(Data entries)
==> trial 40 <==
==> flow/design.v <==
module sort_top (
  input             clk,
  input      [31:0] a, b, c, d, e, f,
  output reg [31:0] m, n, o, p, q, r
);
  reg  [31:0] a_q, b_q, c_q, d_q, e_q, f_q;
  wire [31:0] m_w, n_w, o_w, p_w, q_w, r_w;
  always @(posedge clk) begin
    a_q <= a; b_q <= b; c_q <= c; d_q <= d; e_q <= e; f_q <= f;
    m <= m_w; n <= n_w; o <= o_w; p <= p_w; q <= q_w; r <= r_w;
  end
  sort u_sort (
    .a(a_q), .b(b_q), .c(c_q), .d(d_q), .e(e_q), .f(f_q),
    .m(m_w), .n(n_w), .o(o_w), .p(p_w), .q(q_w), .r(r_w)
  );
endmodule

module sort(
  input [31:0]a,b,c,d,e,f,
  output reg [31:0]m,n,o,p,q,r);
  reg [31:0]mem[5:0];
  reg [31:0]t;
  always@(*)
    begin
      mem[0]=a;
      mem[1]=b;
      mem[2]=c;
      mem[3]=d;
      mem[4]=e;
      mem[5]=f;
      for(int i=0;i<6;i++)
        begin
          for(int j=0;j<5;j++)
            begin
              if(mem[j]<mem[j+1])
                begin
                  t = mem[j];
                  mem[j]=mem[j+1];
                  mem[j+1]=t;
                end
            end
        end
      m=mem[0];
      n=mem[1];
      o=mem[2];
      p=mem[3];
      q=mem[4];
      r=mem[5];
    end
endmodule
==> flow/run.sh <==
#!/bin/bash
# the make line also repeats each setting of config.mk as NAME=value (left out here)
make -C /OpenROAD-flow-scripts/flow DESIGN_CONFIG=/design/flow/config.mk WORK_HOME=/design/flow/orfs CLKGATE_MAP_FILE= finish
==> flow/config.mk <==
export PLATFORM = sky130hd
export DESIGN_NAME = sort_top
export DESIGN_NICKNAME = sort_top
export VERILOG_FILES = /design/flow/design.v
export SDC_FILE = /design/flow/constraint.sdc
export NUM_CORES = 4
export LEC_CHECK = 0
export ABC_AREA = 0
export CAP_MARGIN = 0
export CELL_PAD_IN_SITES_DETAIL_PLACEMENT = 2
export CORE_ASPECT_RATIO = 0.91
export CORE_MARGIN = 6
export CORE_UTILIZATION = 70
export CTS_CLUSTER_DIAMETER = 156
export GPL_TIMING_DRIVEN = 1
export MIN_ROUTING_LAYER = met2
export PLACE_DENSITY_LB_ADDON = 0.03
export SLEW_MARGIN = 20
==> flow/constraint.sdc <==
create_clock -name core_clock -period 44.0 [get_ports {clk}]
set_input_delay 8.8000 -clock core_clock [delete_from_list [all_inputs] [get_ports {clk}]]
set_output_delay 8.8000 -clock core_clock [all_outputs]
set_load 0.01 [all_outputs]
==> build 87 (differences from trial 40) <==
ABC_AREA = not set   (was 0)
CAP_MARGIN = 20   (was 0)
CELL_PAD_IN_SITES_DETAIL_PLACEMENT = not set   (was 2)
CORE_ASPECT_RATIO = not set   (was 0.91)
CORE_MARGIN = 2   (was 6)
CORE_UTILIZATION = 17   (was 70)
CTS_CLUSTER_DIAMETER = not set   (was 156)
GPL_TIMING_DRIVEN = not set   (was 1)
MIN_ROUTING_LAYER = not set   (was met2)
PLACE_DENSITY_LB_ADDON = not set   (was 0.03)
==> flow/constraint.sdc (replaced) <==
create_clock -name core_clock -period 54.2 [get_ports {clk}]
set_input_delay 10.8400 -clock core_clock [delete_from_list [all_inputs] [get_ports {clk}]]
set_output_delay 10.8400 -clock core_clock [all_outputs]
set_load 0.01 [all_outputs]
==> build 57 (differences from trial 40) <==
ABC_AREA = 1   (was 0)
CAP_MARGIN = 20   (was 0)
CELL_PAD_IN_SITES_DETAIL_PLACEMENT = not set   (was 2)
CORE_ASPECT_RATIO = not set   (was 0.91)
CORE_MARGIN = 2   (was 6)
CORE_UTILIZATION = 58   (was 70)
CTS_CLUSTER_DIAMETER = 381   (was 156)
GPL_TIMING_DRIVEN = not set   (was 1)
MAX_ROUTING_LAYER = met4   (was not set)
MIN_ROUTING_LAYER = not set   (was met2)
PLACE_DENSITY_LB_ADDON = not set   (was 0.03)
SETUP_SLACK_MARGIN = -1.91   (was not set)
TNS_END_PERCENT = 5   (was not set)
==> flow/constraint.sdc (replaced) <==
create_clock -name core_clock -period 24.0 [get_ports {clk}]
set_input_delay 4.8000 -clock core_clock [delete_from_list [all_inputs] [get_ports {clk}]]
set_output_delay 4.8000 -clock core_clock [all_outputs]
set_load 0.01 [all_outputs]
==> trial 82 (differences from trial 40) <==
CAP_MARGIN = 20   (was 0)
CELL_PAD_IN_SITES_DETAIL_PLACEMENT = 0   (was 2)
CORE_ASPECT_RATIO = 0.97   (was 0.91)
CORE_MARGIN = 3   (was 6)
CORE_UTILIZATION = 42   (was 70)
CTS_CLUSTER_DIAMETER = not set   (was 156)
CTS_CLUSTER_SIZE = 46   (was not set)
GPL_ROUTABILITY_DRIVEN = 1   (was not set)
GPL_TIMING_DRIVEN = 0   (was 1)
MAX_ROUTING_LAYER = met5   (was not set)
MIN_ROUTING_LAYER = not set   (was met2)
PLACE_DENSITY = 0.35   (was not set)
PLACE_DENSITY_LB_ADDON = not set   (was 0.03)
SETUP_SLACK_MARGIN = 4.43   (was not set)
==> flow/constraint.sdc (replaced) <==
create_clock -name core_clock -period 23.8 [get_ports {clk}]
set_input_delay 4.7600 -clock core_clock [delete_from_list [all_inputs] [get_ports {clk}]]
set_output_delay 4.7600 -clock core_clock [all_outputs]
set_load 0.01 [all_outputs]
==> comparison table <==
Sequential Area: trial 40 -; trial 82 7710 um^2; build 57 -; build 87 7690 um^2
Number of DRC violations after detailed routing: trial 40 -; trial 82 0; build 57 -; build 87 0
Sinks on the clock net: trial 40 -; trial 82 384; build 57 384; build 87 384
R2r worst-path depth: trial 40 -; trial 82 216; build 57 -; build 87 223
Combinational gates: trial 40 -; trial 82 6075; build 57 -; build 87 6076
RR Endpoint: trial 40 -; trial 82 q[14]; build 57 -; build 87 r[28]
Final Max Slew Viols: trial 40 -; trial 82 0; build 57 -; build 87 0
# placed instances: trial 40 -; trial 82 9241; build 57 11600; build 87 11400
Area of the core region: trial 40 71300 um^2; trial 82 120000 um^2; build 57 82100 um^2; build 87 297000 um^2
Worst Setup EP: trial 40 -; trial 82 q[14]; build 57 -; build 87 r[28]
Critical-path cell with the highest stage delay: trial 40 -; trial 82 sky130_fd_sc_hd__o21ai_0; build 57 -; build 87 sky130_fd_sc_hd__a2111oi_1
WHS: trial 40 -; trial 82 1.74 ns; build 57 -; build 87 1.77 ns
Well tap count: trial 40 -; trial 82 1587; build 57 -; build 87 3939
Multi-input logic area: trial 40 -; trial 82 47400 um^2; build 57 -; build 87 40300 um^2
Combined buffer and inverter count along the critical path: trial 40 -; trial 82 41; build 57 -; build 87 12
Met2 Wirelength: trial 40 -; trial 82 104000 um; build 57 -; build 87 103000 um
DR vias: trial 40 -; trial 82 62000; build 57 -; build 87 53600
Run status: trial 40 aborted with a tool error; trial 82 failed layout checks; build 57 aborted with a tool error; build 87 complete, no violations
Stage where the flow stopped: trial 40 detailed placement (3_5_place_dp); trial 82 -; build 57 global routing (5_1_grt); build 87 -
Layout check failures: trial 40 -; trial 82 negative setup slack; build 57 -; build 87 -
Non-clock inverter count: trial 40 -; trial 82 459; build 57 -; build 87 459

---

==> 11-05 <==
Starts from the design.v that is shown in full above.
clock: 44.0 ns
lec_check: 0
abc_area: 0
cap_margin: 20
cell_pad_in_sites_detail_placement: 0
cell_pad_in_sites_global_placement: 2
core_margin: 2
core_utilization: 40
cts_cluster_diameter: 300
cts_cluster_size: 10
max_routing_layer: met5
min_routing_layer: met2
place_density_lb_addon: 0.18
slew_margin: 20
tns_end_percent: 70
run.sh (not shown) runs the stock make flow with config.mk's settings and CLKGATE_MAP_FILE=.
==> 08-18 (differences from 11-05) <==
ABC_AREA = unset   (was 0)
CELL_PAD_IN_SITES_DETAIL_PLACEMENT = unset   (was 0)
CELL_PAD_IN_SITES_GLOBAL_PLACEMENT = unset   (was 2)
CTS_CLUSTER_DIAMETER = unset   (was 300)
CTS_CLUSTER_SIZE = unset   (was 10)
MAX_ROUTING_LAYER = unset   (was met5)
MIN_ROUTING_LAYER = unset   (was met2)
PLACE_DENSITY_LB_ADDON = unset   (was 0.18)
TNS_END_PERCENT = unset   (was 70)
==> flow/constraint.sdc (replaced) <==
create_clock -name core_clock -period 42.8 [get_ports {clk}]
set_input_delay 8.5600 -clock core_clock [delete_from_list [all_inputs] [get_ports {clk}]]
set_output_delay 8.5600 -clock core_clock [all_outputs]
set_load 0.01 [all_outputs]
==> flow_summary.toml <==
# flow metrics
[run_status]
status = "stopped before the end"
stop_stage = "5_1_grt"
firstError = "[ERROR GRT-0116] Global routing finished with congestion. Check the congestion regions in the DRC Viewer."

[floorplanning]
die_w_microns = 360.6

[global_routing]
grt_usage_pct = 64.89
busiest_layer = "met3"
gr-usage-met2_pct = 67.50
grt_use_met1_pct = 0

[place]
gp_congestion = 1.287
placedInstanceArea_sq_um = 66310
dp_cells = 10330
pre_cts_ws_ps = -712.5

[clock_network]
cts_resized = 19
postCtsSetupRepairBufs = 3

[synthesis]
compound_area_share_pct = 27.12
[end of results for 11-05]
...
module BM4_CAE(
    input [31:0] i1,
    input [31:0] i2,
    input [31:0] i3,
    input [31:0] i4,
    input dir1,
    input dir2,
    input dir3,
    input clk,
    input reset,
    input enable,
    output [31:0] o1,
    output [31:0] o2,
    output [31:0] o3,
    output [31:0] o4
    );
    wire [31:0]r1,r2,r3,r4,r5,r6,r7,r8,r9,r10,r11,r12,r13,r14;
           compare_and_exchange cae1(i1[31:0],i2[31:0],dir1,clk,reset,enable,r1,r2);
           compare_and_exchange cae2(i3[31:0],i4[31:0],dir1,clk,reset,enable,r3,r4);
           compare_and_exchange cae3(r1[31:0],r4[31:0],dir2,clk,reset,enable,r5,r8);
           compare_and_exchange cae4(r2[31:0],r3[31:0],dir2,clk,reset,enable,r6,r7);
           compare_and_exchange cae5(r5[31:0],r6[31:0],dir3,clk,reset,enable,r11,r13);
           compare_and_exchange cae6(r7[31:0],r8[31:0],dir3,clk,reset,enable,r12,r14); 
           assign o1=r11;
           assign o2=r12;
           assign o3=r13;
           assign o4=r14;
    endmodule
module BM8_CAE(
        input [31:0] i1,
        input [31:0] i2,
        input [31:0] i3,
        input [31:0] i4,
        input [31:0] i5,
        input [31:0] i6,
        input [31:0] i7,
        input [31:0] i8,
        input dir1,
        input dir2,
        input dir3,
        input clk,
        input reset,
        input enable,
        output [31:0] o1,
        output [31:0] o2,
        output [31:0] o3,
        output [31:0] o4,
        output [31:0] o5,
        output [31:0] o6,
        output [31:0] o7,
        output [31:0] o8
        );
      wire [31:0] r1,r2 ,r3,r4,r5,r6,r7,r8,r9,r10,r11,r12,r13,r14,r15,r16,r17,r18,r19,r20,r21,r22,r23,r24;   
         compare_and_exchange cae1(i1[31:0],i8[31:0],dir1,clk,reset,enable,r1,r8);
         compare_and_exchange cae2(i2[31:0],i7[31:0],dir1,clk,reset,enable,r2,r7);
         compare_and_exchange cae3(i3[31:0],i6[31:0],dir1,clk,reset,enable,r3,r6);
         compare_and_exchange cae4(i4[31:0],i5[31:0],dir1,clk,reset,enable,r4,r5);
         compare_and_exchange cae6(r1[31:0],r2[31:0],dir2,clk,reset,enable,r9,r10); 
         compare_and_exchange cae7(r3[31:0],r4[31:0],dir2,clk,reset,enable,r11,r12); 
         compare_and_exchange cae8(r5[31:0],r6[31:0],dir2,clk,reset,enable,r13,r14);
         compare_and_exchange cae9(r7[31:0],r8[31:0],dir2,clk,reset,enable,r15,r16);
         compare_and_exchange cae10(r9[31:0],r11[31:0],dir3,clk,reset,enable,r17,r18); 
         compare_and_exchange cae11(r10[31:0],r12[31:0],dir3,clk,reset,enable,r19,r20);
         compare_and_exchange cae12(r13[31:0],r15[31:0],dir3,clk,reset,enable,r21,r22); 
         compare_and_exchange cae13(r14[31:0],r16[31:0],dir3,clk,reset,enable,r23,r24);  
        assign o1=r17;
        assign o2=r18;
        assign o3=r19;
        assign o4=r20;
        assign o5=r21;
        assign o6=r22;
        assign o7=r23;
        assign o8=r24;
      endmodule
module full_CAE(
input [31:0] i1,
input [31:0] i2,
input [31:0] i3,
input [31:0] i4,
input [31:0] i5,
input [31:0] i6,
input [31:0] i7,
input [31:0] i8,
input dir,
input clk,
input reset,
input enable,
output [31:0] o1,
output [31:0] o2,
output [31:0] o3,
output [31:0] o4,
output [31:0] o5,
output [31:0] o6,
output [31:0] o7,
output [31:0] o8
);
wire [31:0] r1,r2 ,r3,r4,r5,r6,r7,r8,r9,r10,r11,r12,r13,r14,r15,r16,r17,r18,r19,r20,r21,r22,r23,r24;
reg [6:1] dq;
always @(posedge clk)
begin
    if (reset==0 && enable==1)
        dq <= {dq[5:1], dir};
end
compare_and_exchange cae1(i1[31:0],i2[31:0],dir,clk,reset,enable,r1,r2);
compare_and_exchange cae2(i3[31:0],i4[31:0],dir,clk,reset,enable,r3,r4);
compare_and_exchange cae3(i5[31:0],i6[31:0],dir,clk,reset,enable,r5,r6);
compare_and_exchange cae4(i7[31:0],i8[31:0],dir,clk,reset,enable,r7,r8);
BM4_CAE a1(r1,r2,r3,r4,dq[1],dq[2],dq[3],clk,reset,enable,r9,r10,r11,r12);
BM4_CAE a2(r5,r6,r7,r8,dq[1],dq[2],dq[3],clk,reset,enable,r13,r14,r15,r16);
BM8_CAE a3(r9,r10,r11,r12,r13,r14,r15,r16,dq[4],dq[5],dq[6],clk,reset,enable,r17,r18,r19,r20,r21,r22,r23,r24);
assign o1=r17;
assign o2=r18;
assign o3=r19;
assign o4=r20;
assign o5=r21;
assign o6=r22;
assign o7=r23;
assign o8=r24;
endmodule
---
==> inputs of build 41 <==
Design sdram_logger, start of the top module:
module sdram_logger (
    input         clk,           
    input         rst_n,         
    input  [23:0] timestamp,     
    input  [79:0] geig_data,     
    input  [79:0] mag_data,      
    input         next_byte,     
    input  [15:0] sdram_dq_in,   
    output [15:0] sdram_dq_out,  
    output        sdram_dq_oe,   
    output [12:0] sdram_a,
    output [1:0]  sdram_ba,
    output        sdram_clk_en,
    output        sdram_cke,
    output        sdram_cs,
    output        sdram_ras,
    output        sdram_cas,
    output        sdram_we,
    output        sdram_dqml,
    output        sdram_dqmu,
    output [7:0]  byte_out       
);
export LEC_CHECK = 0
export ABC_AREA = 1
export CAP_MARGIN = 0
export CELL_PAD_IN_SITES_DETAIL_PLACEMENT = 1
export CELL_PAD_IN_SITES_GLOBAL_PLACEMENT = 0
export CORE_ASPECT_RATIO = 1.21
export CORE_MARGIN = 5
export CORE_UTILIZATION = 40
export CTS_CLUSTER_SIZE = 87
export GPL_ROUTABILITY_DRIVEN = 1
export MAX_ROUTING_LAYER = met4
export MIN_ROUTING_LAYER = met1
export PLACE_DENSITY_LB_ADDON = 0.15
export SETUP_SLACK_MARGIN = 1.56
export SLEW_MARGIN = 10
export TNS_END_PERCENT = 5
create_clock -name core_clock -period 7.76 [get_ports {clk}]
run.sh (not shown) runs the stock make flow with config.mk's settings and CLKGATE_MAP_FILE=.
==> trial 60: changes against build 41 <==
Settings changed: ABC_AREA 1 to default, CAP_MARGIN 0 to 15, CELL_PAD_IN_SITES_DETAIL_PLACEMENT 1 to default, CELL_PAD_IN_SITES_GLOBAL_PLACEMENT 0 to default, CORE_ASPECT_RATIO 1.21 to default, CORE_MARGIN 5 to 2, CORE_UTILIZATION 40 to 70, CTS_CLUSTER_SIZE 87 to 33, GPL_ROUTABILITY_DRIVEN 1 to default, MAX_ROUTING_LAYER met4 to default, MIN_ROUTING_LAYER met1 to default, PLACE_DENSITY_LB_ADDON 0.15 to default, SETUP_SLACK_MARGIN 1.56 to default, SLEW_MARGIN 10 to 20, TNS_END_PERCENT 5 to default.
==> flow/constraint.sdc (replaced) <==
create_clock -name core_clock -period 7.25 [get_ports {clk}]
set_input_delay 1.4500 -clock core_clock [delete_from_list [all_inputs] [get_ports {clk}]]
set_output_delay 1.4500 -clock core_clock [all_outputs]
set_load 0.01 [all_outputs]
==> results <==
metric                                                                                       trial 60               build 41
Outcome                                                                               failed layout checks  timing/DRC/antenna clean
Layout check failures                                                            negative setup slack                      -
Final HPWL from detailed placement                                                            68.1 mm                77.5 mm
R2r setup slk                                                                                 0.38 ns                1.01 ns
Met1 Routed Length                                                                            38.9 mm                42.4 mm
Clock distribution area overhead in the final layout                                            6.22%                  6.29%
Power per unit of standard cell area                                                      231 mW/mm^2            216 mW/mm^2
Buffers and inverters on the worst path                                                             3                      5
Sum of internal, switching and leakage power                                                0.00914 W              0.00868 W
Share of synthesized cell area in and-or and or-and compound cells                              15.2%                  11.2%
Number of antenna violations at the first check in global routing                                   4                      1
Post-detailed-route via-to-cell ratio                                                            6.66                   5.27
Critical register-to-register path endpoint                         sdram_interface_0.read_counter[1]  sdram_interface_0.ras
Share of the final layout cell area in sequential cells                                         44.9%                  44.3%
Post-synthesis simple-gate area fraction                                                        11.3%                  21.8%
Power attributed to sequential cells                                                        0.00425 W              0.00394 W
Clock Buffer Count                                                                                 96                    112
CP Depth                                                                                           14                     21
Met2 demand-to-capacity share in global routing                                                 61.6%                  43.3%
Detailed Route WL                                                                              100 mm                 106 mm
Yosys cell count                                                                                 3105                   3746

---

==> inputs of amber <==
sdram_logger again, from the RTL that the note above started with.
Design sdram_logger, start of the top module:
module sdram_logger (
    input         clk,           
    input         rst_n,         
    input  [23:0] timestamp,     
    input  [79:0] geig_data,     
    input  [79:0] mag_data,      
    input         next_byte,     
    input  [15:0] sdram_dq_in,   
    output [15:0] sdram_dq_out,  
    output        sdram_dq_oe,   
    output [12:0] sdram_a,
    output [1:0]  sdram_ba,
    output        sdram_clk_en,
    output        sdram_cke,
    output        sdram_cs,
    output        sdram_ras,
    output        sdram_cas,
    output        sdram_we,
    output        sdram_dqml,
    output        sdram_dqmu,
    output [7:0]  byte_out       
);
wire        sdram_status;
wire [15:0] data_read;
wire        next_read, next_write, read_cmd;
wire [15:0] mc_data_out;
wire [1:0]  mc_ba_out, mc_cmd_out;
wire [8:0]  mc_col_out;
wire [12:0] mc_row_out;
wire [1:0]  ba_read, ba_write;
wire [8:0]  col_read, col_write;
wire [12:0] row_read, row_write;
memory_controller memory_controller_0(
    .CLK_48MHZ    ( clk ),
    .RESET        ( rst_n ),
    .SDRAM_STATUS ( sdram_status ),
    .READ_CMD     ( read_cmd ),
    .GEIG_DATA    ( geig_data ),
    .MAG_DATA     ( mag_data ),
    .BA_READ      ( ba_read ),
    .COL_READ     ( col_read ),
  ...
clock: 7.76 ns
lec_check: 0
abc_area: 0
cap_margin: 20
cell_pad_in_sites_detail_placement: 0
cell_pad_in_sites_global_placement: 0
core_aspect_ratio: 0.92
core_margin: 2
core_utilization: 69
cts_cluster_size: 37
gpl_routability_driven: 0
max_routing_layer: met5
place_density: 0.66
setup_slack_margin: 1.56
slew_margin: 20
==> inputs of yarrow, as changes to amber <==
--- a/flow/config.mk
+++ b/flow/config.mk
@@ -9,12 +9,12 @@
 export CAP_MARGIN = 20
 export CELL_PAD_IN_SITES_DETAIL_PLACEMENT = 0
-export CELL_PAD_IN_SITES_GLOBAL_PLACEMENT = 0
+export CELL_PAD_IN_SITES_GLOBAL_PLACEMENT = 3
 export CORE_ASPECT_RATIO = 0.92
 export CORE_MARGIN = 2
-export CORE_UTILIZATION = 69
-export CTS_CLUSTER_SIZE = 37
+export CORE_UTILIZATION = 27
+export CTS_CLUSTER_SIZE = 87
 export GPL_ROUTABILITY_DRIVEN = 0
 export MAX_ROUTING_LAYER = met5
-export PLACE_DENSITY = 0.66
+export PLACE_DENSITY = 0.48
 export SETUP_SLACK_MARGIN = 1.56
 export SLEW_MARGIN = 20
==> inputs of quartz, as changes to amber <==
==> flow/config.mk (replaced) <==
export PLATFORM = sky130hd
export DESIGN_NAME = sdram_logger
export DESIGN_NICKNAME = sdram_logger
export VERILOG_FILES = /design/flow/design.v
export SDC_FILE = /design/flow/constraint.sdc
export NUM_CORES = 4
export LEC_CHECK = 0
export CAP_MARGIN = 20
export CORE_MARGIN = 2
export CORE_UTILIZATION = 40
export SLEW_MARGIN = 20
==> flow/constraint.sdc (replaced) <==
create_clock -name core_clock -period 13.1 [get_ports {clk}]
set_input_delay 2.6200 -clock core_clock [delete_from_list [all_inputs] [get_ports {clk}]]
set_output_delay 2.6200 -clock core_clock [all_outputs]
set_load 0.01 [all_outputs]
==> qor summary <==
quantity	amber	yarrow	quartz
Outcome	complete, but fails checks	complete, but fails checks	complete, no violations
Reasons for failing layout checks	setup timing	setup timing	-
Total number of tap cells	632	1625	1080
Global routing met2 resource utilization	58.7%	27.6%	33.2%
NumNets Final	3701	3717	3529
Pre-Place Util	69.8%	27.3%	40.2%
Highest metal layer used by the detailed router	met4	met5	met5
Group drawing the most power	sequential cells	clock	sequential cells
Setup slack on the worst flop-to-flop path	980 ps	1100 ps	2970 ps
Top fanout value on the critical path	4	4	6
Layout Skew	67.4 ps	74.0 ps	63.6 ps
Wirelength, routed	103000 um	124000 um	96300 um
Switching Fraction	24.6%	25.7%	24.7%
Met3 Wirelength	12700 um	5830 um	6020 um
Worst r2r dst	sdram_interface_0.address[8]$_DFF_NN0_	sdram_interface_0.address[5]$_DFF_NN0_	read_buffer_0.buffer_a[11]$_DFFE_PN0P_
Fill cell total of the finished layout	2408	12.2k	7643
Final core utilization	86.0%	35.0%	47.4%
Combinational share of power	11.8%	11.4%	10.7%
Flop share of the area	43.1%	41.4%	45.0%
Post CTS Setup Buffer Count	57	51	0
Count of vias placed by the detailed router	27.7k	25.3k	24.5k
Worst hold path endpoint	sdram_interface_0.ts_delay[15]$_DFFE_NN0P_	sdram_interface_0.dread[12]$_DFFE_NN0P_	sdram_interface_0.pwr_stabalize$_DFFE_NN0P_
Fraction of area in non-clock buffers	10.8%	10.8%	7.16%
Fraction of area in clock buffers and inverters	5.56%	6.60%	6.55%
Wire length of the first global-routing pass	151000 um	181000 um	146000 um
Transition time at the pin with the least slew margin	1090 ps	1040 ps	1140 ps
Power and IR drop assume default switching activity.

▶ [WHAT IS BEING ASKED]:
Retype exactly, and only, the lines above from the one where "[run_status]" occurs up to and including the one where "[end of results for 11-05]" occurs.

▶ [RESPONSE TO THIS TASK]:
[run_status]
status = "stopped before the end"
stop_stage = "5_1_grt"
firstError = "[ERROR GRT-0116] Global routing finished with congestion. Check the congestion regions in the DRC Viewer."

[floorplanning]
die_w_microns = 360.6

[global_routing]
grt_usage_pct = 64.89
busiest_layer = "met3"
gr-usage-met2_pct = 67.50
grt_use_met1_pct = 0

[place]
gp_congestion = 1.287
placedInstanceArea_sq_um = 66310
dp_cells = 10330
pre_cts_ws_ps = -712.5

[clock_network]
cts_resized = 19
postCtsSetupRepairBufs = 3

[synthesis]
compound_area_share_pct = 27.12
[end of results for 11-05]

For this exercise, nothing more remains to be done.